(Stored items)
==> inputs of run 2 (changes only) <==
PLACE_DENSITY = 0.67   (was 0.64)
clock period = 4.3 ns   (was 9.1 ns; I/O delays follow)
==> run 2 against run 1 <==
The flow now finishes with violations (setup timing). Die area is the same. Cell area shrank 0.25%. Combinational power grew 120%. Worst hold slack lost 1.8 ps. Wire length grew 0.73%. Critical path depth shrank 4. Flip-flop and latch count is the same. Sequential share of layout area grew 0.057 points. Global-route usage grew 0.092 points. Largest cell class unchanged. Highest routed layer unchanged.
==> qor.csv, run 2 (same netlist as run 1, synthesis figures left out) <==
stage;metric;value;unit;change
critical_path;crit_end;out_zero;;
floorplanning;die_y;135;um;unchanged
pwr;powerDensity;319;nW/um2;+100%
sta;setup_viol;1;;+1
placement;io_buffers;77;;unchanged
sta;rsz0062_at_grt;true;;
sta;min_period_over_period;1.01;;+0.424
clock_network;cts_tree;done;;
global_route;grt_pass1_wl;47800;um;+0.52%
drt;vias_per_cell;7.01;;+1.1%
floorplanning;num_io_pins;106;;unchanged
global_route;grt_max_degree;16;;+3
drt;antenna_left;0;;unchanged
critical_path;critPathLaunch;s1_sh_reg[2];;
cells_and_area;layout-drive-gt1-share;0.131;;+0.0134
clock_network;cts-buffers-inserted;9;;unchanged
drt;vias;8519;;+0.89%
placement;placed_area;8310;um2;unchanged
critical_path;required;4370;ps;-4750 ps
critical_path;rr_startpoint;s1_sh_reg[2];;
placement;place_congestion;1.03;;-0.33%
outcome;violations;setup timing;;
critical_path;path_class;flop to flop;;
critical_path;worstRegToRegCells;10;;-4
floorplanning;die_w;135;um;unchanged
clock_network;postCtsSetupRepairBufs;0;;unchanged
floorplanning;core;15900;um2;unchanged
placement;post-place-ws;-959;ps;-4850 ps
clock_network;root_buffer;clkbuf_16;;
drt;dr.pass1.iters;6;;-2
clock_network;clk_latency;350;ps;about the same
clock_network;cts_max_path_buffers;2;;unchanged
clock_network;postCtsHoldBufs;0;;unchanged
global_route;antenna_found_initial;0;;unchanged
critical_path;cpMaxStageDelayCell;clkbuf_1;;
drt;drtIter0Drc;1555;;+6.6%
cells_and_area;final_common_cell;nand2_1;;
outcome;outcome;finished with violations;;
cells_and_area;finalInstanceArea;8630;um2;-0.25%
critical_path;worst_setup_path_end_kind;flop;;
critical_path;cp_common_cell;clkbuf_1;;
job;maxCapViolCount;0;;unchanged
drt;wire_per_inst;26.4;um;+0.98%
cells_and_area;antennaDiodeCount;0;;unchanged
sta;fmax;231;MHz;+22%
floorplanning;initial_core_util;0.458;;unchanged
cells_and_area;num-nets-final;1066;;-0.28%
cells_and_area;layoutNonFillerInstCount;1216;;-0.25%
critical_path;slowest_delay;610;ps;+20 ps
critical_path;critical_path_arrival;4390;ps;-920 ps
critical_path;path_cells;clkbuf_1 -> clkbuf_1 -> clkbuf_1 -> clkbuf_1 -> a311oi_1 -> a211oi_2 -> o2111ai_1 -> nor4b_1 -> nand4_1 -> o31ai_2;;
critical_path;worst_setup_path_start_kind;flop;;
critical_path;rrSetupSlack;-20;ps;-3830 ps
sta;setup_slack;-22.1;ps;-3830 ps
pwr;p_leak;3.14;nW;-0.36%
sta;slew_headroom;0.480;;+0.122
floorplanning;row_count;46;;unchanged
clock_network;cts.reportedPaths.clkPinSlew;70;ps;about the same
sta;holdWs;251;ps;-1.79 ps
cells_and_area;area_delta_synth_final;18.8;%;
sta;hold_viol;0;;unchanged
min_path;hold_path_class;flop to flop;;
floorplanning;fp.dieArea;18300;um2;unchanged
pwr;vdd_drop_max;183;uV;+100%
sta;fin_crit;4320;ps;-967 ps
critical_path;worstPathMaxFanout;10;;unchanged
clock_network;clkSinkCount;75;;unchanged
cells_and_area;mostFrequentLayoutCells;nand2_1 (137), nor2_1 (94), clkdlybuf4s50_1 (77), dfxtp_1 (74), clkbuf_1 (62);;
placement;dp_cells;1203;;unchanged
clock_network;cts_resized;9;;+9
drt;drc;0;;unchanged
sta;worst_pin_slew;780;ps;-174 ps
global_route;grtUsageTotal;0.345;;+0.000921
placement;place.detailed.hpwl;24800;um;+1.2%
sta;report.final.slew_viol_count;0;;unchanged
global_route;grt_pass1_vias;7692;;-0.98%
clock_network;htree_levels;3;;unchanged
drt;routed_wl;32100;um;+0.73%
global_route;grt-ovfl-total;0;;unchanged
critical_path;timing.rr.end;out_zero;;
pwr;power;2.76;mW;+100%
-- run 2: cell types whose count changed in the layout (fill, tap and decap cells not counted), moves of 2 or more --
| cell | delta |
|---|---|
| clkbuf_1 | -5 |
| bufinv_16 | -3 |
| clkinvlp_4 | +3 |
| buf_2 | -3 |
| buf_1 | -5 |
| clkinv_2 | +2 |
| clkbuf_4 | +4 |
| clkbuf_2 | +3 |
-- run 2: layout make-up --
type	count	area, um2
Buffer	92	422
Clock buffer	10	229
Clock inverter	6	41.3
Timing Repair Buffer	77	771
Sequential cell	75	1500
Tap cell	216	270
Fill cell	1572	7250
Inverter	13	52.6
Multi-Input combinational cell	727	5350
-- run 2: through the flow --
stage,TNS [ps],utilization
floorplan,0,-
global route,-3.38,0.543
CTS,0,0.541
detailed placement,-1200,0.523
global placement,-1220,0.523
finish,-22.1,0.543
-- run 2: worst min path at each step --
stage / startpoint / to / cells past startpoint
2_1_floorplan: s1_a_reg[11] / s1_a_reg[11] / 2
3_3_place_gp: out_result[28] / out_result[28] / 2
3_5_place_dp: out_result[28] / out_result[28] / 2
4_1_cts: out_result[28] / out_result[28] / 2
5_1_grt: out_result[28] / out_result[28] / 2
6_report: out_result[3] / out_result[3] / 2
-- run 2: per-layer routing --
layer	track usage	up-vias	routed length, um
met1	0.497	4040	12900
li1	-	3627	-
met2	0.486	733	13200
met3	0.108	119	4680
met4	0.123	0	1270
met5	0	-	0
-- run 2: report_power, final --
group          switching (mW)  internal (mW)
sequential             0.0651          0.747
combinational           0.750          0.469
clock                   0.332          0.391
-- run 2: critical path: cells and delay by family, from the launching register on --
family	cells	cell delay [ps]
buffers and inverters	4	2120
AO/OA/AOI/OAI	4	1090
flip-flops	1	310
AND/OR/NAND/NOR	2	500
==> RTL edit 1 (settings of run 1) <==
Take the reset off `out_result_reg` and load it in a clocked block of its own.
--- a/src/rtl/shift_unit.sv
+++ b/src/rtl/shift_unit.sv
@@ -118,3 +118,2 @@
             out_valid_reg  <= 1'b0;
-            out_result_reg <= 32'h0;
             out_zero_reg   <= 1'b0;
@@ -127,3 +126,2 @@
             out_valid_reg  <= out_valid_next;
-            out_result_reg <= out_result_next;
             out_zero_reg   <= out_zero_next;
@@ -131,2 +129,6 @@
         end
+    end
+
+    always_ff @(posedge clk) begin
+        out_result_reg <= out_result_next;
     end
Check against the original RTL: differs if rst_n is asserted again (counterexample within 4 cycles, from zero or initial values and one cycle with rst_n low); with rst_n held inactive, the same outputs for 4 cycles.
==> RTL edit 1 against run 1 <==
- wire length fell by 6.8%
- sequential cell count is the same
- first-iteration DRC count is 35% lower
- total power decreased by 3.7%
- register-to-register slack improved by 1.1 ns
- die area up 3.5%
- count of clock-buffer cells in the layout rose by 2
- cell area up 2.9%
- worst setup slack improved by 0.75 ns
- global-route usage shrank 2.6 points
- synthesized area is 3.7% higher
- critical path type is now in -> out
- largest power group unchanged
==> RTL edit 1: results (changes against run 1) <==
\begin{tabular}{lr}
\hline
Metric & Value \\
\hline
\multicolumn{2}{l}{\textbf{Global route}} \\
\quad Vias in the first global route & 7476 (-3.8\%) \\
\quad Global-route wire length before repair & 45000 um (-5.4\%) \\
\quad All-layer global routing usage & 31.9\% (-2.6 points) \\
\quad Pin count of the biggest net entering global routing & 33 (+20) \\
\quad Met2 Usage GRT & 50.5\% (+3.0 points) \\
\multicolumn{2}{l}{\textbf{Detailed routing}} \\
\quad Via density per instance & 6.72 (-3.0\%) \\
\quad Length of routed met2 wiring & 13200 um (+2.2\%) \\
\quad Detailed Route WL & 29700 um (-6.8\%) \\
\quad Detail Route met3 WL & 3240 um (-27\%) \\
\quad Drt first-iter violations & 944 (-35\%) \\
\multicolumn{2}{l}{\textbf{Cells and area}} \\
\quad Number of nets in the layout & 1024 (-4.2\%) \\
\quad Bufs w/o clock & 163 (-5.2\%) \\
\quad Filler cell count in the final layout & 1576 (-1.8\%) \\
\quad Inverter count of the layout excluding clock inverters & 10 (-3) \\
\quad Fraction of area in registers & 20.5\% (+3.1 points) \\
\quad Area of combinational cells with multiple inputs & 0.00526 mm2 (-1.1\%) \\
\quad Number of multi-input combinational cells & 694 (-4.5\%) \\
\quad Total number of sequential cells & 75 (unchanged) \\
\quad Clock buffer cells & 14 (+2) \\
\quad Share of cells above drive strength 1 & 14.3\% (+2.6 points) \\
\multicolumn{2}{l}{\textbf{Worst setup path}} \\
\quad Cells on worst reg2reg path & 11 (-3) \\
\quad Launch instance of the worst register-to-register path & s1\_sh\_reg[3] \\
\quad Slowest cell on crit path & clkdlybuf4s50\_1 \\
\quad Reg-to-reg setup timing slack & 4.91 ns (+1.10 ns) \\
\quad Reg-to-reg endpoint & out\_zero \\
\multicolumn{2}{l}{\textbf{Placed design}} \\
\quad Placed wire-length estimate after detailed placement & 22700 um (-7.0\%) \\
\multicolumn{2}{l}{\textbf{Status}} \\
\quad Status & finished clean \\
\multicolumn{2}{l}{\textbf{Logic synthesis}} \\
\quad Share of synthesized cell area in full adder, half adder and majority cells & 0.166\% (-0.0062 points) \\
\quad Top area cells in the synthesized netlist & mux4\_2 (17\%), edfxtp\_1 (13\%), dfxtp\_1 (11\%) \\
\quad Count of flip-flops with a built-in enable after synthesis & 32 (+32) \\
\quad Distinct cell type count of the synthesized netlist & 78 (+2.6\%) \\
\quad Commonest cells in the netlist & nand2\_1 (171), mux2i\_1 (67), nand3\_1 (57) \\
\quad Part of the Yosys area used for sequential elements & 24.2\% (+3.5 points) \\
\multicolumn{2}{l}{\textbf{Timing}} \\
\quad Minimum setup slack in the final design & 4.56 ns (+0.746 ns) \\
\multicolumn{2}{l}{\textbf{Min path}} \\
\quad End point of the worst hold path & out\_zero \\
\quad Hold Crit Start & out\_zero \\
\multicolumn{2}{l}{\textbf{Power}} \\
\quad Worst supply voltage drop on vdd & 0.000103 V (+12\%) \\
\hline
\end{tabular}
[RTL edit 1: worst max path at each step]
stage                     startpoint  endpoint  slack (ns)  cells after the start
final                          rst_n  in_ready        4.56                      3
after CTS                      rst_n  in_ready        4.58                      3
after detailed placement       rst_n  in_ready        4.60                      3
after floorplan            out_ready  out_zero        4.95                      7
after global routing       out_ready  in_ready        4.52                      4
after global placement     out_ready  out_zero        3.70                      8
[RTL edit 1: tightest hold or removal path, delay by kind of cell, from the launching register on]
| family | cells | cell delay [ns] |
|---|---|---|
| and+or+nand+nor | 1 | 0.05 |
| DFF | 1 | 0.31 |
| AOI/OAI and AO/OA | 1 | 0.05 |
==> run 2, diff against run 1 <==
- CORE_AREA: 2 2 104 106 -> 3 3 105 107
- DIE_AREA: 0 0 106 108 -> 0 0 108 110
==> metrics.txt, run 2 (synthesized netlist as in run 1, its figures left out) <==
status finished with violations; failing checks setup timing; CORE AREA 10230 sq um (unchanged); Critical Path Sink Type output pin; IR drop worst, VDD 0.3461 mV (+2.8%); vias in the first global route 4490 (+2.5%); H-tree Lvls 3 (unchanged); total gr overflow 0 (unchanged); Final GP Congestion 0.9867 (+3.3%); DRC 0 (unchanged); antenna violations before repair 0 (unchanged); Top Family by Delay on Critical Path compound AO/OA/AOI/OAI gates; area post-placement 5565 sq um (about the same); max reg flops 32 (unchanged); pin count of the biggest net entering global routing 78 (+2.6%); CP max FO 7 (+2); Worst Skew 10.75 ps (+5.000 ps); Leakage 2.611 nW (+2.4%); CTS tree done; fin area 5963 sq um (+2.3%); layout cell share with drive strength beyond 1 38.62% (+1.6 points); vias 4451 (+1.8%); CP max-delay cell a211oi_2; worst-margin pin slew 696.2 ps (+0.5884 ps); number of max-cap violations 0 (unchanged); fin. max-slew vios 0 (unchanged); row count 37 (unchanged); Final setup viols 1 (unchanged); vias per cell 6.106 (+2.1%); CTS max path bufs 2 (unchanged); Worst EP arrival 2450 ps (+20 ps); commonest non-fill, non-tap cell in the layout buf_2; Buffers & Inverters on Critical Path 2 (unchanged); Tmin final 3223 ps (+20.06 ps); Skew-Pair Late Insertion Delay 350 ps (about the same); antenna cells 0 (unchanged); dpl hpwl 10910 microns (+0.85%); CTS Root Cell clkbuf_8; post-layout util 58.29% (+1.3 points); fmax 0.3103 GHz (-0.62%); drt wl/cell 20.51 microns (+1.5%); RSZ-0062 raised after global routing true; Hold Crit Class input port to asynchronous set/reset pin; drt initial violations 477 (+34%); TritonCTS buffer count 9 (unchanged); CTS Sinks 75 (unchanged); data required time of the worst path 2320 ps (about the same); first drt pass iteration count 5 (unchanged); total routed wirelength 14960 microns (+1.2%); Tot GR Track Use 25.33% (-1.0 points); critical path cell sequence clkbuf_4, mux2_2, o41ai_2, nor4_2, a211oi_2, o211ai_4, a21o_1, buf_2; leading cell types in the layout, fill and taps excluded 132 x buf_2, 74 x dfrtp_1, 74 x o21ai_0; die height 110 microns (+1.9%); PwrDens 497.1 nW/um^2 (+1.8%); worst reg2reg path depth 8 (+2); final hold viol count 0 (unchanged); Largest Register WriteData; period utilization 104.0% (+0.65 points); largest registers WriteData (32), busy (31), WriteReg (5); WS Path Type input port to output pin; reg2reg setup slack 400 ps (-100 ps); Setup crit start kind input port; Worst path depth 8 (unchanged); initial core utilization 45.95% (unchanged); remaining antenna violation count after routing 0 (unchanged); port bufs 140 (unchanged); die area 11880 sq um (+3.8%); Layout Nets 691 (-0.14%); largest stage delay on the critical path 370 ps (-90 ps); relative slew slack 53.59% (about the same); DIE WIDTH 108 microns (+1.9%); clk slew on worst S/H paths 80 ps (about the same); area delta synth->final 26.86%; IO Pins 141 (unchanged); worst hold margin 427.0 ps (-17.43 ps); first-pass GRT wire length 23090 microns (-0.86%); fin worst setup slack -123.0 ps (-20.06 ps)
**config.mk**
```make
export PLATFORM = sky130hd
export DESIGN_NAME = leb128_decoder
export DESIGN_NICKNAME = d
export VERILOG_FILES = /design/src/rtl/leb128_decoder.sv
export SDC_FILE = /design/constraint.sdc
export NUM_CORES = 1
export LEC_CHECK = 0
export ABC_AREA = 1
export CAP_MARGIN = 10
export CORE_MARGIN = 2
export CORE_UTILIZATION = 40
export CTS_CLUSTER_SIZE = 40
export DETAILED_ROUTE_END_ITERATION = 7
export GPL_TIMING_DRIVEN = 0
export PLACE_DENSITY = 0.67
export SYNTH_ARGS = -nofsm -noshare
export SYNTH_HDL_FRONTEND = slang
export SYNTH_SLANG_ARGS = --single-unit
```
**constraint.sdc**
```tcl
create_clock -name clk -period 3.2 [get_ports clk]
set_input_delay 0.8 -clock clk [delete_from_list [all_inputs] [get_ports clk]]
set_output_delay 0.8 -clock clk [all_outputs]
set_load 0.05 [all_outputs]
```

◆ Your objective ◆
Determine the number of lines in the data above that contain the word "each", and provide only that figure.

◆ Solution below ◆
2